* [EXERCISE DATA]:
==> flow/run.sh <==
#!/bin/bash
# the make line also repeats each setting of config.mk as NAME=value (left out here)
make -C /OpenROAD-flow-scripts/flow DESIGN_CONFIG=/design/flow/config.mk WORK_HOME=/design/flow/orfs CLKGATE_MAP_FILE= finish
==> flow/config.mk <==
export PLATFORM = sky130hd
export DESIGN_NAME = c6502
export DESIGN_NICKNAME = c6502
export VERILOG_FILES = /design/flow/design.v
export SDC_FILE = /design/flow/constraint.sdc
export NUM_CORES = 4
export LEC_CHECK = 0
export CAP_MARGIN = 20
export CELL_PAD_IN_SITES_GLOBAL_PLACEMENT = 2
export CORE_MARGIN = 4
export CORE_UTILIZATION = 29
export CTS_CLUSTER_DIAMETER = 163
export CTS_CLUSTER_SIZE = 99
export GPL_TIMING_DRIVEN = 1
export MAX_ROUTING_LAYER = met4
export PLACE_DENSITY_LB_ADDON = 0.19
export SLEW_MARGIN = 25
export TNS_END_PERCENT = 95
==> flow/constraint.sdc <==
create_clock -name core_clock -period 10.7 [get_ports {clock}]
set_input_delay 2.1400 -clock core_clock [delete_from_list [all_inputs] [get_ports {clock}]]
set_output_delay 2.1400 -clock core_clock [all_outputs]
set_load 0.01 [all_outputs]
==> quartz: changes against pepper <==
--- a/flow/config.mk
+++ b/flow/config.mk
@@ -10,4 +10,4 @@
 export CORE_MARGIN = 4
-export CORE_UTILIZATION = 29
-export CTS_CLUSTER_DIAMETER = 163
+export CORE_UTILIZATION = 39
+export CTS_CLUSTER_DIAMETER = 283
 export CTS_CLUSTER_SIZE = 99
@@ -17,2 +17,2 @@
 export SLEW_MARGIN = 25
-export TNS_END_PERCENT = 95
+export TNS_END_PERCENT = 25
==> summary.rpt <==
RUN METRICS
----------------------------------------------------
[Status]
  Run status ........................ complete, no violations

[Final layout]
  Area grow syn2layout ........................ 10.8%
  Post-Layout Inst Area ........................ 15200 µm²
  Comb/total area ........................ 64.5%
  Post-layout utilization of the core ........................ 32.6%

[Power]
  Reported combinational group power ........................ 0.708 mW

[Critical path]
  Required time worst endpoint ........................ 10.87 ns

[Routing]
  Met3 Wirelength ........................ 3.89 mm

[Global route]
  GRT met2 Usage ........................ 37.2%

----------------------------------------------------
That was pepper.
==> inputs of try-ember <==
// EC_TOP
module EC_TOP(
    clk, rst_n, in_valid,
    in_Px, in_Py, in_Qx, in_Qy, in_prime, in_a,
    out_valid, out_Rx, out_Ry
);
==> flow/config.mk <==
export PLATFORM = sky130hd
export DESIGN_NAME = EC_TOP
export DESIGN_NICKNAME = EC_TOP
export VERILOG_FILES = /design/flow/design.v
export SDC_FILE = /design/flow/constraint.sdc
export NUM_CORES = 4
export LEC_CHECK = 0
export ABC_AREA = 1
export CAP_MARGIN = 30
export CELL_PAD_IN_SITES_DETAIL_PLACEMENT = 2
export CELL_PAD_IN_SITES_GLOBAL_PLACEMENT = 0
export CORE_ASPECT_RATIO = 1.07
export CORE_MARGIN = 3
export CORE_UTILIZATION = 35
export CTS_CLUSTER_SIZE = 80
export GPL_TIMING_DRIVEN = 1
export PLACE_DENSITY = 0.88
export SLEW_MARGIN = 20
export TNS_END_PERCENT = 60
==> flow/constraint.sdc <==
create_clock -name core_clock -period 95.6 [get_ports {clk}]
set_input_delay 19.1200 -clock core_clock [delete_from_list [all_inputs] [get_ports {clk}]]
set_output_delay 19.1200 -clock core_clock [all_outputs]
set_load 0.01 [all_outputs]
run.sh (not shown) runs the stock make flow with config.mk's settings and CLKGATE_MAP_FILE=.
==> try-garnet: changes against try-ember <==
ABC_AREA = not set   (was 1)
CAP_MARGIN = 20   (was 30)
CELL_PAD_IN_SITES_DETAIL_PLACEMENT = not set   (was 2)
CELL_PAD_IN_SITES_GLOBAL_PLACEMENT = not set   (was 0)
CORE_ASPECT_RATIO = not set   (was 1.07)
CORE_MARGIN = 2   (was 3)
CORE_UTILIZATION = 64   (was 35)
CTS_CLUSTER_SIZE = not set   (was 80)
GPL_TIMING_DRIVEN = not set   (was 1)
PLACE_DENSITY = not set   (was 0.88)
TNS_END_PERCENT = not set   (was 60)
==> flow/constraint.sdc (replaced) <==
create_clock -name core_clock -period 72.4 [get_ports {clk}]
set_input_delay 14.4800 -clock core_clock [delete_from_list [all_inputs] [get_ports {clk}]]
set_output_delay 14.4800 -clock core_clock [all_outputs]
set_load 0.01 [all_outputs]
==> try-fjord: changes against try-ember <==
CAP_MARGIN = 15   (was 30)
CELL_PAD_IN_SITES_DETAIL_PLACEMENT = not set   (was 2)
CELL_PAD_IN_SITES_GLOBAL_PLACEMENT = not set   (was 0)
CORE_ASPECT_RATIO = not set   (was 1.07)
CORE_MARGIN = 2   (was 3)
CORE_UTILIZATION = 72   (was 35)
CTS_CLUSTER_DIAMETER = 202   (was not set)
CTS_CLUSTER_SIZE = 70   (was 80)
GPL_ROUTABILITY_DRIVEN = 0   (was not set)
GPL_TIMING_DRIVEN = not set   (was 1)
PLACE_DENSITY = not set   (was 0.88)
PLACE_DENSITY_LB_ADDON = 0.01   (was not set)
SETUP_SLACK_MARGIN = 3.76   (was not set)
TNS_END_PERCENT = not set   (was 60)
==> flow/constraint.sdc (replaced) <==
create_clock -name core_clock -period 14.2 [get_ports {clk}]
set_input_delay 2.8400 -clock core_clock [delete_from_list [all_inputs] [get_ports {clk}]]
set_output_delay 2.8400 -clock core_clock [all_outputs]
set_load 0.01 [all_outputs]
==> comparison table <==
| item | try-fjord | try-ember | try-garnet |
|---|---|---|---|
| Core area | 34,500 sq um | 71,300 sq um | 37,800 sq um |
| Cell with the most instances after synthesis | nand2_1 | nand2_1 | ha_1 |
| Placer congestion estimate | - | 0.986 | 1.01 |
| Detailed-placement wirelength estimate | 78,000 microns | 180,000 microns | 60,200 microns |
| Cell chosen for the clock root | - | clkbuf_16 | clkbuf_16 |
| Placed standard-cell area | 32,100 sq um | 26,600 sq um | 25,700 sq um |
| Die boundary width | 191 microns | 266 microns | 200 microns |
| Outcome | aborted with a tool error | aborted with a tool error | complete, no violations |
| Failing step | 4_1_cts | 5_1_grt | - |
| Area share, top type | 20.6% | 20.6% | 21.1% |
| Seq share, synth | 10.9% | 10.9% | 11.2% |
| Post-CTS setup buffers | - | 0 | 0 |
| Share of cell area taken by muxes after synthesis | 0.564% | 0.564% | 4.76% |
| Fraction of the mapped netlist area in compound gates | 14.1% | 14.1% | 20.1% |
| Post-Place Worst Slack | -41,700 ps | 11,530 ps | -243 ps |
| Xor and xnor area share after synthesis | 7.95% | 7.95% | 9.39% |
| Number of clock buffers inserted by TritonCTS | - | 9 | 9 |
north:
Design gift_shop_part1, start of the top module:
module gift_shop_part1(
    input clk, 
    input rst,
    input [31:0] data_in,   
    input valid_in,         
    output ready,       
    output reg finished,
    output reg [63:0] result
);
Size: roughly 18000 cells after synthesis, about 2300 flip-flops, ~190000 sq um of cells after synthesis.
make LEC_CHECK=0 CAP_MARGIN=15 CORE_ASPECT_RATIO=1.25 CORE_MARGIN=2 CORE_UTILIZATION=40 CTS_CLUSTER_SIZE=12 GPL_ROUTABILITY_DRIVEN=0 GPL_TIMING_DRIVEN=1 MAX_ROUTING_LAYER=met4 SLEW_MARGIN=25 finish   # period 7.43 ns
run.sh (not shown) runs the stock make flow with config.mk's settings and CLKGATE_MAP_FILE=.
north: all stages done; final checks FAILED (setup timing).
The following lists how south was set up differently from north:
- setting ABC_AREA to 1 for the first time
- changing SLEW_MARGIN from 25 to 0
- setting SETUP_SLACK_MARGIN to 2.18 for the first time
--- outcome ---
south: complete, dirty (setup timing). Summary of south over north: data arrival at the endpoint of the critical path went down, chip width now sits higher, worst path setup slack after routing now larger, final critical path time including I/O delays and setup decreased by 760 ps relative to the old numbers. Against north, south comes in 1.3 points higher on area added between synthesis and finish. As of south, met2 wire length had risen by more than 10% compared to north.
### south -> east
- SLEW_MARGIN now 20, was 0
- ABC_AREA no longer set, was 1
- CTS_CLUSTER_SIZE now 35, was 12
- CORE_ASPECT_RATIO no longer set, was 1.25
- GPL_TIMING_DRIVEN no longer set, was 1
- CTS_CLUSTER_DIAMETER now 44, previously not set
- CAP_MARGIN now 20, was 15
- GPL_ROUTABILITY_DRIVEN no longer set, was 0
- SETUP_SLACK_MARGIN no longer set, was 2.18
- CORE_UTILIZATION now 66, was 40
- PLACE_DENSITY now 0.6, previously not set
- the clock period (ns, I/O delays scaled along) now 7.86, was 7.43
Status for south and east: no clean run
In east the implementation ran to completion but is not tape-out ready, as the final checks report setup timing.
The flow completed for south, but it is not clean: the layout still shows setup timing.
From south to east the numbers moved as follows: sequential cell area shows no meaningful change; leakage power of the design shows a reduction of about 11%; clock-pin slew on the worst setup and hold paths shows no meaningful change.
east reports a lower via count than south does.
Of south and east, the higher number of buffers inserted by post-CTS setup repair belongs to east.
east has number of well taps below what south had.
Final standard cell count with taps included and fillers excluded in east vs south: down 21%
Input changes introduced in west (baseline for comparison: east):
- clearing MAX_ROUTING_LAYER, which used to be met4
- clearing CTS_CLUSTER_DIAMETER, which used to be 44
- swapping 66 for 57 in CORE_UTILIZATION
Notes after the runs:
As for a clean layout from east and west, there is none. [flow] east | stages: complete | final checks: fail | reason: setup timing. east -> west: final critical delay including setup and external delays flat. Source of the critical timing path = stage12_factor[9]: east; source of the critical timing path = stage12_factor[4]: west. On combinational gate area, east and west are neck and neck. Looking at leakage power of the design, west sits 1.2% below east. Re fraction of the mapped netlist area in adder cells: no difference whatsoever between west and east.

* [BRIEF]: Once the line containing "GRT met2 Usage" has been written out, please stop; every line before it, back to the first line of the records above, should be given exactly.

* [ANSWER SPACE]:
==> flow/run.sh <==
#!/bin/bash
# the make line also repeats each setting of config.mk as NAME=value (left out here)
make -C /OpenROAD-flow-scripts/flow DESIGN_CONFIG=/design/flow/config.mk WORK_HOME=/design/flow/orfs CLKGATE_MAP_FILE= finish
==> flow/config.mk <==
export PLATFORM = sky130hd
export DESIGN_NAME = c6502
export DESIGN_NICKNAME = c6502
export VERILOG_FILES = /design/flow/design.v
export SDC_FILE = /design/flow/constraint.sdc
export NUM_CORES = 4
export LEC_CHECK = 0
export CAP_MARGIN = 20
export CELL_PAD_IN_SITES_GLOBAL_PLACEMENT = 2
export CORE_MARGIN = 4
export CORE_UTILIZATION = 29
export CTS_CLUSTER_DIAMETER = 163
export CTS_CLUSTER_SIZE = 99
export GPL_TIMING_DRIVEN = 1
export MAX_ROUTING_LAYER = met4
export PLACE_DENSITY_LB_ADDON = 0.19
export SLEW_MARGIN = 25
export TNS_END_PERCENT = 95
==> flow/constraint.sdc <==
create_clock -name core_clock -period 10.7 [get_ports {clock}]
set_input_delay 2.1400 -clock core_clock [delete_from_list [all_inputs] [get_ports {clock}]]
set_output_delay 2.1400 -clock core_clock [all_outputs]
set_load 0.01 [all_outputs]
==> quartz: changes against pepper <==
--- a/flow/config.mk
+++ b/flow/config.mk
@@ -10,4 +10,4 @@
 export CORE_MARGIN = 4
-export CORE_UTILIZATION = 29
-export CTS_CLUSTER_DIAMETER = 163
+export CORE_UTILIZATION = 39
+export CTS_CLUSTER_DIAMETER = 283
 export CTS_CLUSTER_SIZE = 99
@@ -17,2 +17,2 @@
 export SLEW_MARGIN = 25
-export TNS_END_PERCENT = 95
+export TNS_END_PERCENT = 25
==> summary.rpt <==
RUN METRICS
----------------------------------------------------
[Status]
  Run status ........................ complete, no violations

[Final layout]
  Area grow syn2layout ........................ 10.8%
  Post-Layout Inst Area ........................ 15200 µm²
  Comb/total area ........................ 64.5%
  Post-layout utilization of the core ........................ 32.6%

[Power]
  Reported combinational group power ........................ 0.708 mW

[Critical path]
  Required time worst endpoint ........................ 10.87 ns

[Routing]
  Met3 Wirelength ........................ 3.89 mm

[Global route]
  GRT met2 Usage ........................ 37.2%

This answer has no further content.